People grieve divorce. They grieve the end of friendships. They grieve estrangement from family. They grieve miscarriages, infertility, career changes, retirement, chronic illness, loss of independence, children growing up, and versions of themselves they thought they would become.
Sometimes people grieve people who are still alive.
Sometimes the deepest grief comes from what never happened.
The life you planned.
The apology you never received.
The relationship that never became what you hoped.
The version of yourself that existed before trauma, illness, betrayal, or survival.
These losses deserve acknowledgment too.
One of the greatest misunderstandings about grief is the belief that healing means the grief should shrink until it disappears. Sometimes that happens. Sometimes the sharpness softens. Sometimes the weight becomes easier to carry.
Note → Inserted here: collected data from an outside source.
**src/rtl/router_reg_if.sv**
```systemverilog
// Byte-side bus of the router register block: input port, FSM state strobes and FIFO data/status.
// The master side is the input port plus FSM. The slave side is router_reg.
interface router_reg_if #(
  parameter int DATA_W = 8
);
  logic              pkt_valid;
  logic [DATA_W-1:0] data_in;
  logic              fifo_full;
  logic              rst_int_reg;
  logic              detect_add;
  logic              ld_state;
  logic              lfd_state;
  logic              laf_state;
  logic              full_state;
  logic              parity_done;
  logic              low_pkt_valid;
  logic [DATA_W-1:0] dout;
  logic              err;

  modport master (
    output pkt_valid, data_in, fifo_full, rst_int_reg,
           detect_add, ld_state, lfd_state, laf_state, full_state,
    input  parity_done, low_pkt_valid, dout, err
  );

  modport slave (
    input  pkt_valid, data_in, fifo_full, rst_int_reg,
           detect_add, ld_state, lfd_state, laf_state, full_state,
    output parity_done, low_pkt_valid, dout, err
  );
endinterface

```
**src/rtl/router_reg.sv**
```systemverilog
// Datapath registers of the 1x3 router: header/payload/parity capture, FIFO byte mux, XOR parity check.
// Define ROUTER_REG_ERR_STICKY_EN to make err sticky until reset (detect_add no longer clears it).
module router_reg #(
  parameter int DATA_W = 8
) (
  input  logic         clock,
  input  logic         resetn,
  router_reg_if.slave  bus
);

  logic [DATA_W-1:0] header_reg;
  logic [DATA_W-1:0] full_byte_reg;
  logic [DATA_W-1:0] int_parity;
  logic [DATA_W-1:0] pkt_parity;

  // Address 2'b11 is not a valid port, so such a header is never latched.
  always_ff @(posedge clock or posedge resetn) begin
    if (resetn)
      header_reg <= '0;
    else if (bus.detect_add && bus.pkt_valid && bus.data_in[1:0] != 2'b11)
      header_reg <= bus.data_in;
  end

  always_ff @(posedge clock or posedge resetn) begin
    if (resetn)
      full_byte_reg <= '0;
    else if (bus.ld_state && bus.fifo_full)
      full_byte_reg <= bus.data_in;
  end

  always_ff @(posedge clock or posedge resetn) begin
    if (resetn)
      bus.dout <= '0;
    else if (bus.lfd_state)
      bus.dout <= header_reg;
    else if (bus.ld_state && !bus.fifo_full)
      bus.dout <= bus.data_in;
    else if (bus.laf_state)
      bus.dout <= full_byte_reg;
  end

  // full_state stalls accumulation so a byte parked in full_byte_reg is folded exactly once.
  always_ff @(posedge clock or posedge resetn) begin
    if (resetn)
      int_parity <= '0;
    else if (bus.detect_add)
      int_parity <= '0;
    else if (bus.lfd_state)
      int_parity <= int_parity ^ header_reg;
    else if (bus.ld_state && bus.pkt_valid && !bus.full_state)
      int_parity <= int_parity ^ bus.data_in;
  end

  always_ff @(posedge clock or posedge resetn) begin
    if (resetn)
      pkt_parity <= '0;
    else if (bus.ld_state && !bus.pkt_valid)
      pkt_parity <= bus.data_in;
  end

  // Parity byte accepted directly, or drained from full_byte_reg after a full stall.
  always_ff @(posedge clock or posedge resetn) begin
    if (resetn)
      bus.parity_done <= 1'b0;
    else if (bus.detect_add)
      bus.parity_done <= 1'b0;
    else if ((bus.ld_state && !bus.fifo_full && !bus.pkt_valid) ||
             (bus.laf_state && bus.low_pkt_valid && !bus.parity_done))
      bus.parity_done <= 1'b1;
  end

  always_ff @(posedge clock or posedge resetn) begin
    if (resetn)
      bus.low_pkt_valid <= 1'b0;
    else if (bus.rst_int_reg)
      bus.low_pkt_valid <= 1'b0;
    else if (bus.ld_state && !bus.pkt_valid)
      bus.low_pkt_valid <= 1'b1;
  end

`ifdef ROUTER_REG_ERR_STICKY_EN
  always_ff @(posedge clock or posedge resetn) begin
    if (resetn)
      bus.err <= 1'b0;
    else if (bus.parity_done && (int_parity != pkt_parity))
      bus.err <= 1'b1;
  end
`else
  // detect_add wins so a stale parity_done from the last packet cannot re-raise err.
  always_ff @(posedge clock or posedge resetn) begin
    if (resetn)
      bus.err <= 1'b0;
    else if (bus.detect_add)
      bus.err <= 1'b0;
    else if (bus.parity_done)
      bus.err <= (int_parity != pkt_parity);
  end
`endif

endmodule

```
**src/flat_wrapper.sv**
```systemverilog
// flat-port wrapper written by rule: the top's interface ports become plain ports
module router_reg_flat 
#(
  parameter int DATA_W = 8
)
  (clock, resetn, bus_pkt_valid, bus_data_in, bus_fifo_full, bus_rst_int_reg, bus_detect_add, bus_ld_state, bus_lfd_state, bus_laf_state, bus_full_state, bus_parity_done, bus_low_pkt_valid, bus_dout, bus_err);
  router_reg_if #(.DATA_W(DATA_W)) bus_i ();
  input  logic clock;
  input  logic resetn;
  input wire logic [$bits(bus_i.pkt_valid)-1:0] bus_pkt_valid;
  input wire logic [$bits(bus_i.data_in)-1:0] bus_data_in;
  input wire logic [$bits(bus_i.fifo_full)-1:0] bus_fifo_full;
  input wire logic [$bits(bus_i.rst_int_reg)-1:0] bus_rst_int_reg;
  input wire logic [$bits(bus_i.detect_add)-1:0] bus_detect_add;
  input wire logic [$bits(bus_i.ld_state)-1:0] bus_ld_state;
  input wire logic [$bits(bus_i.lfd_state)-1:0] bus_lfd_state;
  input wire logic [$bits(bus_i.laf_state)-1:0] bus_laf_state;
  input wire logic [$bits(bus_i.full_state)-1:0] bus_full_state;
  output wire logic [$bits(bus_i.parity_done)-1:0] bus_parity_done;
  output wire logic [$bits(bus_i.low_pkt_valid)-1:0] bus_low_pkt_valid;
  output wire logic [$bits(bus_i.dout)-1:0] bus_dout;
  output wire logic [$bits(bus_i.err)-1:0] bus_err;
  assign bus_i.pkt_valid = bus_pkt_valid;
  assign bus_i.data_in = bus_data_in;
  assign bus_i.fifo_full = bus_fifo_full;
  assign bus_i.rst_int_reg = bus_rst_int_reg;
  assign bus_i.detect_add = bus_detect_add;
  assign bus_i.ld_state = bus_ld_state;
  assign bus_i.lfd_state = bus_lfd_state;
  assign bus_i.laf_state = bus_laf_state;
  assign bus_i.full_state = bus_full_state;
  assign bus_parity_done = bus_i.parity_done;
  assign bus_low_pkt_valid = bus_i.low_pkt_valid;
  assign bus_dout = bus_i.dout;
  assign bus_err = bus_i.err;
  router_reg #(.DATA_W(DATA_W)) u_core (.clock(clock), .resetn(resetn), .bus(bus_i));
endmodule
```
**config.mk**
```make
export PLATFORM = sky130hd
export DESIGN_NAME = router_reg_flat
export DESIGN_NICKNAME = d
export VERILOG_FILES = /design/src/rtl/router_reg_if.sv /design/src/rtl/router_reg.sv /design/src/flat_wrapper.sv
export SDC_FILE = /design/constraint.sdc
export NUM_CORES = 1
export LEC_CHECK = 0
export BUFFER_PORTS_ARGS = -buffer_cell sky130_fd_sc_hd__buf_2
export CAP_MARGIN = 20
export CORE_ASPECT_RATIO = 1.25
export CORE_MARGIN = 1
export CORE_UTILIZATION = 60
export DETAILED_ROUTE_END_ITERATION = 7
export PLACE_DENSITY_LB_ADDON = 0.12
export SLEW_MARGIN = 0
export SYNTH_ARGS = -nofsm -noshare
export SYNTH_HDL_FRONTEND = slang
export SYNTH_SLANG_ARGS = --single-unit
```
**constraint.sdc**
```tcl
create_clock -name clock -period 2.39 [get_ports clock]
set_input_delay 0 -clock clock [delete_from_list [all_inputs] [get_ports clock]]
set_output_delay 0 -clock clock [all_outputs]
set_load 0.01 [all_outputs]
```
==> metrics.md, run 1 <==
| Metric | Value |
|---|---|
| Fillers | 239 |
| Slew headroom | 51.1% |
| Gate Count Post-Synth | 170 |
| Synthesis warning total | 0 |
| Final setup violation count | 0 |
| WP data required | 2.56 ns |
| Fmax | 823 MHz |
| CTS tree | done |
| Commonest non-fill, non-tap cell in the layout | dfrtp_1 |
| Die Ht | 66.7 um |
| Avg Cell Area, Syn | 11.8 sq um |
| Hold Path Class | primary input to flop |
| Crit-path cells | xnor2_1 -> nand4_1 -> nor4_1 -> a311oi_1 |
| Number of global-route vias before repair | 1380 |
| Crit-path slowest cell | dfrtp_1 |
| DRT iter0 DRCs | 48 |
| Static Leak | 1.03 nW |
| Register Area | 0.00108 sq mm |
| I/O Pins | 29 |
| Clk_lat worst skew | 0.30 ns |
| Post-Layout Cell Count | 239 |
| GRT overflow | 0 |
| Placer Congestion | 0.810 |
| Chip width | 53.7 um |
| Final Hold Violating Endpoints | 0 |
| Hold WS | 0.00668 ns |
| CP startpoint kind | flop |
| Placed insts | 228 |
| Setup TNS | 0 ns |
| Ratio of total power to cell area | 778 mW/mm^2 |
| Sequential area share after synthesis | 53.6% |
| RSZ-0062 raised after global routing | no |
| Final min period | 1.22 ns |
| CP max FO | 2 |
| Syn nets | 188 |
| Starting Density | 62.8% |
| Pin count of the biggest net entering global routing | 44 |
| Clk sinks | 43 |
| Fin crit share | 50.8% |
| Share of cells above drive strength 1 | 29.7% |
| MaxCap Viol Count | 0 |
| H-tree lvl count | 2 |
| CP delay by family, top | flip-flops |
| Row count | 23 |
| CTS root buffer | clkbuf_8 |
| CP max stage delay | 0.41 ns |
| Clock slew at reported path FFs | 0.08 ns |
| Antenna diode count | 0 |
| First-pass GRT wire length | 6430 um |
| Bufs and invs on worst path | 0 |
| Net total in the final layout | 219 |
| Peak VDD IR | 544 uV |
| Area growth syn-to-layout | 13.0% |
| Area of the mapped netlist | 0.00201 sq mm |
| Dominant cells by area after synthesis | dfrtp_1 54%, mux2_2 12%, xnor2_1 5.7%, a21oi_1 4.2%, a221o_1 4.0% |
| Final HPWL DP | 2790 um |
| Die area | 0.00358 sq mm |
| DP Area | 0.00214 sq mm |
| Status | finished, final reports clean |
| Routed WL | 4090 um |
| Post-layout utilization of the core | 71.0% |
| Routed len/inst | 17.1 um |
| CTS max path bufs | 2 |
| Core area | 0.00319 sq mm |
| Crit path DAT | 1.38 ns |
| TritonCTS Buffers | 5 |
| Worst-Margin Slew | 0.732 ns |
| Area leader, netlist | dfrtp_1 |
| Initial antenna violation count | 0 |
| DRC Markers | 0 |
| Synth unique cells | 25 |
| Slew Limit Fails | 0 |
| Via density | 5.85 |
| Multi-input gate area | 861 sq um |
| Crit path capture type | flop |
| Vias | 1399 |
| Clock skew | 0.00964 ns |
| First-pass detailed-route iteration total | 6 |
| #FFs+latches synth | 43 |
| Commonest cells after routing, fill and taps aside | 43 x dfrtp_1, 28 x buf_2, 22 x mux2_2 |
| IO buf count | 28 |
| Design area | 0.00227 sq mm |
| Critical path type | flop to flop |
| Total global routing track utilization | 25.8% |
| DRT antenna net count | 0 |
| Synth top area share | 53.6% |
-- cell families (layout without fill, tap and decap cells) --
group	after synthesis	in the layout	share of synthesized area [%]
muxes	30	30	16.3
and+or+nand+nor	43	43	10.2
DFF	43	43	53.6
xor gates and xnor gates	16	16	6.98
buffers and inverters	10	42	3.49
AOI/OAI and AO/OA	28	28	9.41
-- power breakdown --
part / total, mW / internal, mW / switching, mW
logic: 0.343 / 0.182 / 0.161
clock network: 0.499 / 0.264 / 0.235
registers: 0.924 / 0.841 / 0.0832
total: 1.77 / 1.29 / 0.480
-- synth_stat cells --
master,n
dfrtp_1,43
mux2_2,22
nor2_1,18
a21oi_1,17
xnor2_1,13
nand2_1,10
a221o_1,8
mux2i_1,8
nand3_1,8
buf_2,4
xor2_1,3
inv_1,2
nand2b_1,2
a211oi_1,1
a21o_1,1
a311oi_1,1
buf_12,1
buf_4,1
buf_6,1
clkbuf_1,1
nand3b_2,1
nand4_1,1
nor2b_1,1
nor3_4,1
nor4_1,1
-- worst register-to-register path: stages, from the launching register on --
cell and delay, ns:
dfrtp_1 0.41, xnor2_1 0.18, nand4_1 0.14, nor4_1 0.23
a311oi_1 0.13
-- path summary, 6_finish.rpt --
path	startpoint	to	slack, ns	cells past startpoint
worst max-delay path	u_core.int_parity[4]	u_core.bus.err	1.17	4
worst min-delay path	bus_data_in[7]	u_core.pkt_parity[7]	0.007	2
worst max register to register	u_core.int_parity[4]	u_core.bus.err	1.17	4
worst min register to register	u_core.full_byte_reg[0]	u_core.full_byte_reg[0]	0.51	1
max in group asynchronous	resetn	u_core.full_byte_reg[1]	1.64	4
min in group asynchronous	resetn	u_core.bus.parity_done	0.38	4
-- layout make-up --
class | count | share of cell area [%]
inverter | 2 | 0.331
tap | 37 | 2.04
clock buffer | 8 | 4.41
multi-input combinational | 117 | 37.9
timing repair buffer | 32 | 7.83
sequential | 43 | 47.4
-- timing repair --
| item | in CTS | in global routing |
|---|---|---|
| resized for setup | 0 | 0 |
| hold buffers | 3 | 0 |
| setup buffers | 0 | 0 |
| endpoints found under the hold margin | 45 | 0 |
-- per-layer routing --
metal | vias up | global-route usage, % | wire length (um)
li1 | 661 | - | -
met3 | 4 | 7.31 | 209
met1 | 689 | 32.0 | 1800
met2 | 45 | 40.3 | 2030
met4 | 0 | 12.8 | 46
met5 | - | 0 | 0
-- stage by stage --
step / worst slack, ns / total power [mW]
6_report: 1.17 / 1.77
5_1_grt: 1.11 / 1.85
4_1_cts: 1.17 / 1.78
3_5_place_dp: 1.03 / 1.28
3_3_place_gp: 1.09 / 1.26
2_1_floorplan: 1.36 / 1.17
Note: power is estimated with default switching activity, not from simulation.
==> run 2: changes to the inputs <==
--- a/config.mk
+++ b/config.mk
@@ -9,7 +9,7 @@
 export CAP_MARGIN = 20
 export CORE_ASPECT_RATIO = 1.25
 export CORE_MARGIN = 1
-export CORE_UTILIZATION = 60
+export CORE_UTILIZATION = 56
 export DETAILED_ROUTE_END_ITERATION = 7
 export PLACE_DENSITY_LB_ADDON = 0.12
 export SLEW_MARGIN = 0
==> constraint.sdc (replaced) <==
create_clock -name clock -period 1.26 [get_ports clock]
set_input_delay 0 -clock clock [delete_from_list [all_inputs] [get_ports clock]]
set_output_delay 0 -clock clock [all_outputs]
set_load 0.01 [all_outputs]
==> metrics.md, run 2 (synthesized netlist as in run 1, its figures left out) <==
| Metric | Value |
|---|---|
| Final Hold Violating Endpoints | 0 |
| Via density | 5.71 |
| Sw Ratio | 26.3% |
| Peak VDD IR | 1110 uV |
| Clock slew at reported path FFs | 0.08 ns |
| Vias | 1398 |
| Clock Power Share | 31.0% |
| Placer Congestion | 0.746 |
| Fmax | 910 MHz |
| Slew headroom | 64.9% |
| Combinational Power Share | 19.5% |
| CP max FO | 2 |
| Row count | 23 |
| Pin count of the biggest net entering global routing | 44 |
| Flop pwr share | 49.6% |
| Worst-Margin Slew | 0.526 ns |
| Clk_lat worst skew | 0.29 ns |
| DRT antenna net count | 0 |
| Clk sinks | 43 |
| Slew Limit Fails | 0 |
| Starting Density | 60.6% |
| Worst r2r path cells | 4 |
| First-pass detailed-route iteration total | 4 |
| Commonest non-fill, non-tap cell in the layout | dfrtp_1 |
| H-tree lvl count | 2 |
| Ratio of total power to cell area | 1500 mW/mm^2 |
| Static Leak | 1.08 nW |
| Switching power total | 0.928 mW |
| Crit path capture | u_core.bus.err |
| Die area | 0.00383 sq mm |
| Setup TNS | 0 ns |
| CTS tree | done |
| Area growth syn-to-layout | 17.1% |
| Fin crit share | 87.2% |
| CTS max path bufs | 2 |
| DRC Markers | 0 |
| Number of global-route vias before repair | 1419 |
| Post-CTS Setup Bufs | 0 |
| Net total in the final layout | 225 |
| WP data required | 1.42 ns |
| Register-to-register setup slack | 0.16 ns |
| First-pass GRT wire length | 6780 um |
| Hold Path Class | primary input to flop |
| Worst Setup SP | u_core.int_parity[4] |
| Internal Power | 2.60 mW |
| Final HPWL DP | 2910 um |
| Antenna diode count | 0 |
| Final setup violation count | 0 |
| Total global routing track utilization | 23.9% |
| DRT iter0 DRCs | 49 |
| Final min period | 1.10 ns |
| Clock skew | 0.00929 ns |
| Share of cells above drive strength 1 | 32.7% |
| I/O Pins | 29 |
| TritonCTS Buffers | 5 |
| Worst r2r src | u_core.int_parity[4] |
| Crit path DAT | 1.26 ns |
| Initial antenna violation count | 0 |
| Die Ht | 68.9 um |
| RSZ-0062 raised after global routing | no |
| Total power | 3.53 mW |
| Chip width | 55.5 um |
| RR Endpoint | u_core.bus.err |
| MaxCap Viol Count | 0 |
| Commonest cells after routing, fill and taps aside | 43 x dfrtp_1, 28 x buf_2, 22 x mux2_2 |
| Routed WL | 4090 um |
| Critical path type | flop to flop |
| CP startpoint kind | flop |
| CTS root buffer | clkbuf_8 |
| Status | finished, final reports clean |
| Crit path capture type | flop |
| Routed len/inst | 16.7 um |
| Core area | 0.00331 sq mm |
| IO buf count | 28 |
| Fillers | 260 |
| GRT overflow | 0 |
==> run 2: cell count changes in the layout (fill, tap and decap cells not counted) <==
cell	delta
bufinv_16	+1
buf_4	+5
clkbuf_1	-1
nor4_1	-1
nor4_2	+1
buf_12	+1
clkinv_2	+1
clkbuf_8	-1
==> run 2: worst min path at each step <==
| stage | startpoint | to | depth (start not counted) |
|---|---|---|---|
| floorplan | bus_rst_int_reg | u_core.bus.low_pkt_valid | 1 |
| global placement | resetn | u_core.pkt_parity[4] | 3 |
| detailed placement | bus_rst_int_reg | u_core.bus.low_pkt_valid | 2 |
| CTS | bus_data_in[7] | u_core.pkt_parity[7] | 2 |
| global route | bus_data_in[7] | u_core.full_byte_reg[7] | 2 |
| finish | bus_data_in[7] | u_core.pkt_parity[7] | 2 |
==> run 2: layout make-up <==
cell class | instances | area [sq um] | area share, %
clock buffer | 6 | 82.6 | 3.51
clock inverter | 2 | 35.0 | 1.49
inverter | 2 | 7.51 | 0.319
multi-input combinational | 117 | 867 | 36.9
sequential | 43 | 1080 | 45.8
tap | 37 | 46.3 | 1.97
timing repair buffer | 38 | 235 | 10.0
==> run 2: per-stage QoR <==
stage          cells  worst slack, ns  instance area [sq um]  hold slack (ns)  util (%)
5_1_grt          245           0.0788                   2350           0.0137      71.0
6_report         245            0.161                   2350          0.00682      71.0
3_5_place_dp     234            0.133                   2200            0.156      66.4
4_1_cts          245            0.102                   2340          0.00102      70.8
3_3_place_gp     234            0.176                   2200            0.150      66.4
2_1_floorplan    170            0.232                   2010           0.0631         -
==> run 2: power groups by stage <==
| stage | registers (mW) | clock network [mW] | logic [mW] |
|---|---|---|---|
| 2_1_floorplan | 1.76 | 0 | 0.466 |
| 3_3_place_gp | 1.76 | 0 | 0.653 |
| 3_5_place_dp | 1.77 | 0 | 0.671 |
| 4_1_cts | 1.75 | 1.11 | 0.687 |
| 5_1_grt | 1.77 | 1.16 | 0.760 |
| 6_report | 1.75 | 1.09 | 0.686 |
==> run 2: metal layers <==
metal,global-route usage (%),up-vias,part of all wire (%)
met2,41.9,28,49
met1,30.1,692,47
met4,9.38,0,1.3
met3,3.92,6,2.8
li1,-,672,-
met5,0,-,0
==> run 2: timing repair <==
item	in CTS	in global routing
resized for setup	0	1
hold endpoints to repair	45	0
hold buffers	3	0
setup endpoints to repair	0	1
==> run 2: critical path, stage by stage (launching register included) <==
cell      delay [ns]
dfrtp_1         0.41
xnor2_1         0.18
nand4_1         0.13
nor4_2          0.14
a311oi_1        0.11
But often, it is not that grief becomes smaller.
It is that you become stronger.
You build a life around it.
You learn how to breathe in spaces that once felt unbearable. You laugh again without guilt. You create new routines. You remember without collapsing. You stop asking yourself why you are still affected and start understanding that grief is evidence of connection, not weakness.
The goal is not to stop grieving.
The goal is to keep living.
To love again.
To trust again.
To show up again.
To keep becoming.
There is no prize for pretending you are unaffected. There is no healing in rushing yourself to be “over it.”
Some grief will always stay.
And maybe that is not failure.
Maybe that is love continuing to exist in a different form.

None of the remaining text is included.